Stored data:
-- Opening Marker --

File: src/rtl/core/gaussian_blur_3x3_stream_macros.svh
// assertion macros shared by the blur core
`ifndef GAUSSIAN_BLUR_3X3_STREAM_MACROS_SVH
`define GAUSSIAN_BLUR_3X3_STREAM_MACROS_SVH

// same-cycle implication, sampled on clk_i, quiet in reset
`define GB3_ASSERT_NOW(lbl, ante, cons, msg) \
  lbl: assert property (@(posedge clk_i) disable iff (!rst_ni) (ante) |-> (cons)) \
    else $error(msg);

// next-cycle implication
`define GB3_ASSERT_NEXT(lbl, ante, cons, msg) \
  lbl: assert property (@(posedge clk_i) disable iff (!rst_ni) (ante) |=> (cons)) \
    else $error(msg);

`endif

File: src/rtl/core/gb3_pkg.sv
// shared types and constants of the 3x3 blur core
`timescale 1ns / 1ps
package gb3_pkg;

  localparam int PIXEL_W        = 8;
  localparam int FRAME_WIDTH_W  = 12;
  localparam int FRAME_HEIGHT_W = 13;
  localparam int CFG_DATA_W     = 13;
  localparam int CFG_IDX_W      = 1;
  localparam int SUM_W          = 12;

  localparam int DEF_MAX_WIDTH  = 2048;
  localparam int DEF_MAX_HEIGHT = 4096;
  localparam int MIN_SIZE       = 3;

  localparam logic [FRAME_WIDTH_W-1:0]  RESET_WIDTH  = 12'd640;
  localparam logic [FRAME_HEIGHT_W-1:0] RESET_HEIGHT = 13'd480;

  typedef enum logic [CFG_IDX_W-1:0] {
    REG_FRAME_WIDTH  = 1'b0,
    REG_FRAME_HEIGHT = 1'b1
  } cfg_reg_e;

  // position flags of one word, settled when it is taken
  typedef struct packed {
    logic emit;
    logic frame_end;
  } pos_t;

endpackage

File: src/rtl/core/gb3_ctrl.sv
// size registers and raster position counters
`timescale 1ns / 1ps
module gb3_ctrl #(
  parameter int MAX_WIDTH  = gb3_pkg::DEF_MAX_WIDTH,
  parameter int MAX_HEIGHT = gb3_pkg::DEF_MAX_HEIGHT,
  parameter int CW         = $clog2(MAX_WIDTH),
  parameter int RW         = $clog2(MAX_HEIGHT)
) (
  input  logic                           clk_i,
  input  logic                           rst_ni,
  input  logic                           cfg_valid_i,
  output logic                           cfg_ready_o,
  input  logic [gb3_pkg::CFG_IDX_W-1:0]  cfg_index_i,
  input  logic [gb3_pkg::CFG_DATA_W-1:0] cfg_data_i,
  input  logic                           accept_i,
  output logic [CW-1:0]                  col_o,
  output gb3_pkg::pos_t                  pos_o
);
  import gb3_pkg::*;

  localparam int WW = (FRAME_WIDTH_W > CW + 1) ? FRAME_WIDTH_W : CW + 1;
  localparam int HW = (FRAME_HEIGHT_W > RW + 1) ? FRAME_HEIGHT_W : RW + 1;

  logic [FRAME_WIDTH_W-1:0]  width_q;
  logic [FRAME_HEIGHT_W-1:0] height_q;
  logic [CW-1:0]             col_q, col_d;
  logic [RW-1:0]             row_q, row_d;
  logic [WW-1:0]             w_raw, w_eff, col_next;
  logic [HW-1:0]             h_raw, h_eff, row_next;
  logic                      row_end, frame_end;

  assign cfg_ready_o = 1'b1;

  always_ff @(posedge clk_i or negedge rst_ni) begin
    if (!rst_ni) begin
      width_q  <= RESET_WIDTH;
      height_q <= RESET_HEIGHT;
    end else if (cfg_valid_i) begin
      unique case (cfg_reg_e'(cfg_index_i))
        REG_FRAME_WIDTH:  width_q  <= cfg_data_i[FRAME_WIDTH_W-1:0];
        REG_FRAME_HEIGHT: height_q <= cfg_data_i[FRAME_HEIGHT_W-1:0];
      endcase
    end
  end

  // clamp sizes into the supported range
  always_comb begin
    w_raw = WW'(width_q);
    h_raw = HW'(height_q);
    if (w_raw < WW'(MIN_SIZE)) begin
      w_eff = WW'(MIN_SIZE);
    end else if (w_raw > WW'(MAX_WIDTH)) begin
      w_eff = WW'(MAX_WIDTH);
    end else begin
      w_eff = w_raw;
    end
    if (h_raw < HW'(MIN_SIZE)) begin
      h_eff = HW'(MIN_SIZE);
    end else if (h_raw > HW'(MAX_HEIGHT)) begin
      h_eff = HW'(MAX_HEIGHT);
    end else begin
      h_eff = h_raw;
    end
  end

  assign col_next  = WW'(col_q) + WW'(1);
  assign row_next  = HW'(row_q) + HW'(1);
  assign row_end   = (col_next >= w_eff);
  assign frame_end = row_end && (row_next >= h_eff);

  always_comb begin
    col_d = col_q;
    row_d = row_q;
    if (row_end) begin
      col_d = '0;
      row_d = frame_end ? '0 : row_next[RW-1:0];
    end else begin
      col_d = col_next[CW-1:0];
    end
  end

  always_ff @(posedge clk_i or negedge rst_ni) begin
    if (!rst_ni) begin
      col_q <= '0;
      row_q <= '0;
    end else if (accept_i) begin
      col_q <= col_d;
      row_q <= row_d;
    end
  end

  assign col_o           = col_q;
  assign pos_o.emit      = (row_q >= RW'(2)) && (col_q >= CW'(2));
  assign pos_o.frame_end = frame_end;

endmodule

-- Closing Marker --

In the data, how many lines include the string "shared"? Reply with only that number.

◆ REPLY TO THE EXERCISE: 2